A heart-stopping yearlong moment passed, one where everything might have stopped and fallen dead around me, but then he leaned over, let his trumpet case fall, and pressed his lips against mine. I drank him in for a few seconds before he pulled away. He looked stunned. “Was that okay?” he said.
I responded by pulling him back down to me, my hands traveling over the sculpted muscles of his back.
His trumpet was never the same. I went back to the side of the road the next afternoon to see what I could salvage and found it dented, dinged, tarnished, as if it had aged a hundred years in a day.

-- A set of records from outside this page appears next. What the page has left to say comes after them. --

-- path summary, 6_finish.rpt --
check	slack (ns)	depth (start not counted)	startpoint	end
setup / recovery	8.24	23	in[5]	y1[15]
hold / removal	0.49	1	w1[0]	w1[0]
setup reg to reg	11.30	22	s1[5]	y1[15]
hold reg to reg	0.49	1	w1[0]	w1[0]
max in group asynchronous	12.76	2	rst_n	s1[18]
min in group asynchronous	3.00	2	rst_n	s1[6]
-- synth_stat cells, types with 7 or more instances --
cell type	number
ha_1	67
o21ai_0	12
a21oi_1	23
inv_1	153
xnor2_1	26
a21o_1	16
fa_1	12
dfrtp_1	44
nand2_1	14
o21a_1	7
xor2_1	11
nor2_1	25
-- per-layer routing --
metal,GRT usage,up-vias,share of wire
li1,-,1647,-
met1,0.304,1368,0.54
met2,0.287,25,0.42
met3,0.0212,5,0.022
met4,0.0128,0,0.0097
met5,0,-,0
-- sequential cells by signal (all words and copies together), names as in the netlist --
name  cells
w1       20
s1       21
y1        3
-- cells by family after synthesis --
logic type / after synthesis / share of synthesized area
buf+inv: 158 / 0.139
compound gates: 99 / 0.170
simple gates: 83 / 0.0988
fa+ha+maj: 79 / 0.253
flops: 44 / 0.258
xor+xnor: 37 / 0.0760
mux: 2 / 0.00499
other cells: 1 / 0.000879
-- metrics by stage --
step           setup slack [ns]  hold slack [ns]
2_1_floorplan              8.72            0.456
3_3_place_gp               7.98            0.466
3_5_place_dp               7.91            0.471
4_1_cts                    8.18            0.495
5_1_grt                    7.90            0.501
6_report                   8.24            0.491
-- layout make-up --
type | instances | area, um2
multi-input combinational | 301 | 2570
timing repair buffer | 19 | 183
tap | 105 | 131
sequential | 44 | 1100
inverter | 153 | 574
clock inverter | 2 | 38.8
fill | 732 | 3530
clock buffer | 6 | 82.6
[flow/design.v]
module add     
(
	input wire MAIN_CLK,    
	input wire [31:0] a,
	input wire [31:0] b,
	output wire [31:0] ab
);
reg [7:0] pow_a;
reg [7:0] pow_b;
reg [22:0] val_a;
reg [22:0] val_b;
reg flag_a;
reg flag_b;
reg flag;
reg [24:0] val_max;
reg [24:0] val_min; 
reg [7:0] pow_diff;
reg [7:0] pow_ab1;
reg flag1;
reg [7:0] pow_ab2;
reg [24:0] val_ab1;
reg flag2;
reg [8:0] pow_ab3;
reg [23:0] val_ab2;
reg flag3;
always @(MAIN_CLK )
begin
	flag_a = a[31];    
	flag_b= b[31];
	flag = flag_a^flag_b;
	pow_a = a[30:23];
	pow_b = b[30:23];
	val_a = a[22:0];
	val_b = b[22:0];
	if (flag ) begin 
		if(pow_a > pow_b)    
		begin
			flag1 = flag_a;   
			pow_ab1 = pow_a;
			pow_diff = pow_a - pow_b;
			val_max = {2'b01,val_a};
			val_min = {2'b01,val_b};
		end
	else if(pow_a < pow_b) 
		begin
			flag1 = flag_b;   
			pow_ab1 = pow_b;
			pow_diff = pow_b - pow_a;
			val_max = {2'b01,val_b};
			val_min = {2'b01,val_a};
		end
	else
		begin
			pow_ab1 = pow_a;
			pow_diff = 0;
			if(val_a > val_b)
				begin
					flag1 = flag_a;   
					val_max = {2'b01,val_a};
					val_min = {2'b01,val_b};
				end
			else  
				begin
					flag1 = flag_b;   
					val_max = {2'b01,val_b};
					val_min = {2'b01,val_a};
				end 
		end 
	end
	else begin
		flag1 = flag_a;
	if(pow_a > pow_b)    
		begin
			pow_ab1 = pow_a;
			pow_diff = pow_a - pow_b;
			val_max = {2'b01,val_a};
			val_min = {2'b01,val_b};
		end
	else 
		begin
			pow_ab1 = pow_b;
			pow_diff = pow_b - pow_a;
			val_max = {2'b01,val_b};
			val_min = {2'b01,val_a};
		end
	end
		flag2 = flag1;
	pow_ab2 = pow_ab1;
	if (flag) begin
	case(pow_diff)
		0: begin val_ab1 = val_max - val_min; end
		1: begin val_ab1 = val_max - {1'b0,val_min[24:1]}; end
		2: begin val_ab1 = val_max - {2'b0,val_min[24:2]}; end
		3: begin val_ab1 = val_max - {3'b0,val_min[24:3]}; end
		4: begin val_ab1 = val_max - {4'b0,val_min[24:4]}; end
		5: begin val_ab1 = val_max - {5'b0,val_min[24:5]}; end
		6: begin val_ab1 = val_max - {6'b0,val_min[24:6]}; end
		7: begin val_ab1 = val_max - {7'b0,val_min[24:7]}; end
		8: begin val_ab1 = val_max - {8'b0,val_min[24:8]}; end
		9: begin val_ab1 = val_max - {9'b0,val_min[24:9]}; end
		10: begin val_ab1 = val_max - {10'b0,val_min[24:10]}; end
		11: begin val_ab1 = val_max - {11'b0,val_min[24:11]}; end
		12: begin val_ab1 = val_max - {12'b0,val_min[24:12]}; end
		13: begin val_ab1 = val_max - {13'b0,val_min[24:13]}; end
		14: begin val_ab1 = val_max - {14'b0,val_min[24:14]}; end
		default: begin val_ab1 = val_max; end
	endcase 
	end
	else begin
	case(pow_diff)
		0: begin val_ab1 = val_max + val_min; end
		1: begin val_ab1 = val_max + {1'b0,val_min[24:1]}; end
		2: begin val_ab1 = val_max + {2'b0,val_min[24:2]}; end
		3: begin val_ab1 = val_max + {3'b0,val_min[24:3]}; end
		4: begin val_ab1 = val_max + {4'b0,val_min[24:4]}; end
		5: begin val_ab1 = val_max + {5'b0,val_min[24:5]}; end
		6: begin val_ab1 = val_max + {6'b0,val_min[24:6]}; end
		7: begin val_ab1 = val_max + {7'b0,val_min[24:7]}; end
		8: begin val_ab1 = val_max + {8'b0,val_min[24:8]}; end
		9: begin val_ab1 = val_max + {9'b0,val_min[24:9]}; end
		10: begin val_ab1 = val_max + {10'b0,val_min[24:10]}; end
		11: begin val_ab1 = val_max + {11'b0,val_min[24:11]}; end
		12: begin val_ab1 = val_max + {12'b0,val_min[24:12]}; end
		13: begin val_ab1 = val_max + {13'b0,val_min[24:13]}; end
		14: begin val_ab1 = val_max + {14'b0,val_min[24:14]}; end
		default: begin val_ab1 = val_max; end
	endcase 
	end
	if (flag) begin 
	flag3 = flag2;
	if(val_ab1[23] == 1)    
		begin
			pow_ab3 = pow_ab2;
			val_ab2 = val_ab1[23:0];  
		end
	else if(val_ab1[22] == 1)
		begin
			pow_ab3 = pow_ab2 - 1;
			val_ab2 = {val_ab1[22:0],1'b0};  
		end
	else if(val_ab1[21] == 1)
		begin
			pow_ab3 = pow_ab2 - 2;
			val_ab2 = {val_ab1[21:0],2'b0};  
		end
	else if(val_ab1[20] == 1)
		begin
			pow_ab3 = pow_ab2 - 3;
			val_ab2 = {val_ab1[20:0],3'b0};  
		end
	else if(val_ab1[19] == 1)
		begin
			pow_ab3 = pow_ab2 - 4;
			val_ab2 = {val_ab1[19:0],4'b0};  
		end
	else if(val_ab1[18] == 1)
		begin
			pow_ab3 = pow_ab2 - 5;
			val_ab2 = {val_ab1[18:0],5'b0};  
		end
	else if(val_ab1[17] == 1)
		begin
			pow_ab3 = pow_ab2 - 6;
			val_ab2 = {val_ab1[17:0],6'b0};  
		end
	else if(val_ab1[16] == 1)
		begin
			pow_ab3 = pow_ab2 - 7;
			val_ab2 = {val_ab1[16:0],7'b0};  
		end
	else if(val_ab1[15] == 1)
		begin
			pow_ab3 = pow_ab2 - 8;
			val_ab2 = {val_ab1[15:0],8'b0};  
		end
	else if(val_ab1[14] == 1)
		begin
			pow_ab3 = pow_ab2 - 9;
			val_ab2 = {val_ab1[14:0],9'b0};  
		end
	else if(val_ab1[13] == 1)
		begin
			pow_ab3 = pow_ab2 - 10;
			val_ab2 = {val_ab1[13:0],10'b0};  
		end
	else if(val_ab1[12] == 1)
		begin
			pow_ab3 = pow_ab2 - 11;
			val_ab2 = {val_ab1[12:0],11'b0};  
		end
	else if(val_ab1[11] == 1)
		begin
			pow_ab3 = pow_ab2 - 12;
			val_ab2 = {val_ab1[11:0],12'b0};  
		end
	else if(val_ab1[10] == 1)
		begin
			pow_ab3 = pow_ab2 - 13;
			val_ab2 = {val_ab1[10:0],13'b0};  
		end		
	else
		begin
			pow_ab3 = 0;
			val_ab2 = 0;  
		end 
	end
	else begin
	flag3 = flag2;
	if(val_ab1[24] == 1)    
		begin
			pow_ab3 = pow_ab2 + 1;
			val_ab2 = val_ab1[24:1];  
		end
	else
		begin
			pow_ab3 = pow_ab2;
			val_ab2 = val_ab1[23:0];  
		end 
	end
end
assign ab = flag ?(pow_ab3[8]==1)?{32'h0}:{flag3,pow_ab3[7:0],val_ab2[22:0]} : {flag3,pow_ab3[7:0],val_ab2[22:0]};
endmodule 
[flow/run.sh]
#!/bin/bash
# OpenROAD 26Q1-2900-gdf79404cd8, Yosys 0.63+post, stock flow scripts
make -C /OpenROAD-flow-scripts/flow DESIGN_CONFIG=/design/flow/config.mk WORK_HOME=/design/flow/orfs finish
[flow/config.mk]
export PLATFORM = sky130hd
export DESIGN_NAME = add
export DESIGN_NICKNAME = add
export VERILOG_FILES = /design/flow/design.v
export SDC_FILE = /design/flow/constraint.sdc
export NUM_CORES = 4
export LEC_CHECK = 1
export CORE_UTILIZATION = 50
[flow/constraint.sdc]
current_design add

set clk_period 48.1
set clk_io_pct 0.2

create_clock -name clk0 -period $clk_period

set non_clock_inputs [all_inputs -no_clocks]
set_input_delay [expr $clk_period * $clk_io_pct] -clock clk0 $non_clock_inputs
set_output_delay [expr $clk_period * $clk_io_pct] -clock clk0 [all_outputs]
==> results.py <==
# Flow results
metrics = {
    "final_timing": {
        "worst_slew_pin_slew_ns": 1.077,
        "slew_headroom_pct": 26.32,
        "setup_violation_total_in_the_final_timing_report": 0,
        "finalWorstSetupSlack_ns": 16.99,
        "worst_hold_slack_ns": 20.45,
        "max_freq_mhz": 32.15,
        "fin_tns_setup_ns": 0,
        "report.final.slew_viol_count": 0,
        "min_period_over_period_pct": 64.67,
        "fin_crit_ns": 31.11,
        "hold_viol": 0,
        "setup_repair_after_global_routing_missed_its_margin": "no",
    },
    "finish": {
        "layout_top_cells": "213 x sky130_fd_sc_hd__nor2_1, 204 x sky130_fd_sc_hd__a21oi_1, 177 x sky130_fd_sc_hd__nand2_1",
        "most_instantiated_logic_cell_after_routing": "sky130_fd_sc_hd__nor2_1",
        "flop-count": 0,
        "layout.cell_area.non_filler_sq_um": 15460,
        "final.fill_count": 2833,
        "drive_gt1_share_pct": 6.322,
        "utilization_pct": 55.20,
        "layout.area.seq_sq_um": 0,
        "clk_buffers": 0,
        "logic_area_sq_um": 12980,
        "syn_to_final_growth_pct": 7.434,
    },
    "power": {
        "power.leakage_nw": 6.251,
        "cellPowerDensity_nw_per_um2": 58.83,
        "irDropWorstVdd_v": 0.00004753,
    },
    "grt": {
        "track_usage_pct": 40.05,
        "grt.busiest_layer": "met2",
        "overflow": 0,
        "grtUsageMet2_pct": 60.20,
        "global_route_wire_length_before_repair_mm": 91.47,
        "grt_antenna_before_repair": 0,
        "first_global_vias": 16220,
        "grt_start_max_net_pins": 57,
        "grt_util_met1_pct": 56.64,
        "global_route.usage.met3_pct": 7.121,
    },
    "floorplanning": {
        "dieArea_sq_um": 29470,
        "row_count": 61,
        "placeableCoreArea_sq_um": 28010,
        "dieHeight_microns": 171.7,
        "fp-utilization_pct": 51.38,
        "die_w_microns": 171.7,
        "pin_count": 97,
    },
    "logic_synthesis": {
        "synthDistinctLibCells": 100,
        "ys_seq_share_pct": 0,
        "syn_area_per_cell_sq_um": 6.279,
        "yosys_cells": 2292,
        "cells_after_synthesis": 2292,
        "synthesis.yosys.warnings": 1,
        "synth-area-yosys_sq_um": 14390,
        "post_synth_instance_area_sq_um": 14390,
    },
    "placed_design": {
        "gp_congestion": 1.007,
        "io_buffers": 96,
        "dpl_worst_slack_ns": 17.53,
        "place_area_sq_um": 15460,
        "detailedPlacementHpwl_mm": 43.08,
    },
    "clock_tree": {
        "ctsHoldBuffers": 0,
        "post_cts_setup_repair_bufs": 0,
        "post_cts_resize_count": 0,
    },
    "critical_path": {
        "arrival_ns": 21.49,
        "critPathCaptureType": "output pin",
        "crit_path_frequent_cell": "sky130_fd_sc_hd__buf_4",
        "crit_path_top_delay_cell": "sky130_fd_sc_hd__a2111oi_0",
        "path_max_fanout": 48,
        "slowest_delay_ns": 0.82,
        "worst-setup-path-type": "input port to output pin",
        "start_kind": "input port",
        "worst_ep_required_time_ns": 38.48,
    },
    "job": {
        "warnings": 98,
        "maxCapViolations": 0,
    },
    "routing": {
        "detail_route.wl_per_cell_microns": 22.30,
        "count_of_vias_placed_by_the_detailed_router": 18070,
        "starting_drt_drc_count": 2051,
        "dr.pass1.iters": 6,
        "wirelength_mm": 58.51,
        "drcViolationCount": 0,
        "antennaDiodeCount": 0,
        "routed_via_density": 6.888,
        "antenna_nets_post_route": 0,
    },
    "run_status": {
        "run_status": "finished clean",
    },
    "min_path": {
        "hp-class": "input port to output pin",
    },
}
where the power goes:
part           internal [mW]  total, mW  switching, mW
Combinational          0.329      0.910          0.581
Clock                      0          0              0
Sequential                 0          0              0
Total                  0.329      0.910          0.581
cell type report:
class	instances	share of cell area, %
inverters	171	4.151
well taps	378	3.059
multi-input cells	1925	83.95
repair buffers	150	8.837
through the flow:
stage	cells	power (mW)
after floorplan	2292	0.6312
after global placement	2624	0.8730
after detailed placement	2624	0.8768
after CTS	2624	0.8809
after global routing	2624	0.9829
final	2624	0.9095
layer usage:
metal  up-vias  routed length [microns]
met5         -                        0
met4         0                     2514
met3       218                     6105
met2      1094                    24490
met1      8233                    25390
li1       8528                        -
final timing paths:
kind              depth (start not counted)   from  endpoint  slack [ns]
hold / removal                            4  a[31]    ab[31]       20.45
setup / recovery                         36  b[22]    ab[23]       16.99
logic make-up after synthesis:
kind of cell / share of synthesized area [%]
AOI/OAI and AO/OA: 43.71
xor gates and xnor gates: 5.234
adders and majority gates: 13.53
buffers and inverters: 10.37
muxes: 3.112
and+or+nand+nor: 24.04
worst max-delay path, delay by kind of cell:
kind | cells | cell delay (ns)
fa+ha+maj | 3 | 1.06
compound gates | 15 | 5.10
simple gates | 11 | 3.30
buf+inv | 7 | 2.33
synth_stat cells, types with 14 or more instances:
| master | n | area, sq um |
|---|---|---|
| sky130_fd_sc_hd__or3_1 | 18 | 112.6 |
| sky130_fd_sc_hd__o311ai_0 | 15 | 131.4 |
| sky130_fd_sc_hd__o21a_1 | 19 | 142.6 |
| sky130_fd_sc_hd__nor3_1 | 81 | 405.4 |
| sky130_fd_sc_hd__nor2_1 | 214 | 803.3 |
| sky130_fd_sc_hd__mux2_2 | 23 | 259.0 |
| sky130_fd_sc_hd__and2_1 | 16 | 100.1 |
| sky130_fd_sc_hd__o22ai_1 | 113 | 706.9 |
| sky130_fd_sc_hd__o31ai_1 | 29 | 217.7 |
| sky130_fd_sc_hd__xor2_1 | 14 | 122.6 |
| sky130_fd_sc_hd__nand4_1 | 19 | 118.9 |
| sky130_fd_sc_hd__a21oi_1 | 205 | 1026 |
| sky130_fd_sc_hd__a211oi_1 | 42 | 315.3 |
| sky130_fd_sc_hd__nand2b_1 | 25 | 156.4 |
| sky130_fd_sc_hd__nor2b_1 | 15 | 93.84 |
| sky130_fd_sc_hd__o211ai_1 | 31 | 232.7 |
| sky130_fd_sc_hd__nand3_1 | 59 | 295.3 |
| sky130_fd_sc_hd__a22oi_1 | 19 | 142.6 |
| sky130_fd_sc_hd__clkbuf_1 | 116 | 435.4 |
| sky130_fd_sc_hd__mux2i_1 | 16 | 160.2 |
| sky130_fd_sc_hd__ha_1 | 146 | 1827 |
| sky130_fd_sc_hd__xnor2_1 | 72 | 630.6 |
| sky130_fd_sc_hd__a211o_1 | 15 | 131.4 |
| sky130_fd_sc_hd__nor4_1 | 26 | 162.7 |
| sky130_fd_sc_hd__inv_1 | 167 | 626.9 |
| sky130_fd_sc_hd__a31oi_1 | 25 | 156.4 |
| sky130_fd_sc_hd__buf_2 | 44 | 220.2 |
| sky130_fd_sc_hd__and3_1 | 18 | 112.6 |
| sky130_fd_sc_hd__o221ai_1 | 31 | 271.5 |
| sky130_fd_sc_hd__a221oi_1 | 24 | 210.2 |
| sky130_fd_sc_hd__nand2_1 | 177 | 664.4 |
| sky130_fd_sc_hd__o21ai_0 | 140 | 700.7 |
| sky130_fd_sc_hd__a21o_1 | 46 | 345.3 |
| sky130_fd_sc_hd__buf_1 | 24 | 90.09 |
Power figures rest on the tool's default switching activity, not on a simulated workload.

We moved slowly. It was necessary, of course, to keep it hidden from our family and friends and society as a whole; as much as I wanted to kiss him in public, to press up against him in the food court or against my locker at school like the other kids, I knew nobody would accept it. I didn’t understand why it wasn’t okay. We were two people who cared about each other. Why should anyone concern themselves over the blood in our veins? It wasn’t like we were making them take part. This was America. Land of the free.
By the next school year, though, people were growing suspicious. Liv included. She’d broken up with her boyfriend. On the prowl for a new one, she’d set her sights on Ryan and, by extension, on me. “You’ve never had a boyfriend, have you, Julia?” she asked, her eyes narrowing into slits. “But you’re so pretty. Are you a lesbian or something? Because if you are, that’s totally cool, you know. Even if you have seen me in the changing rooms at Forever 21. Just tell me.”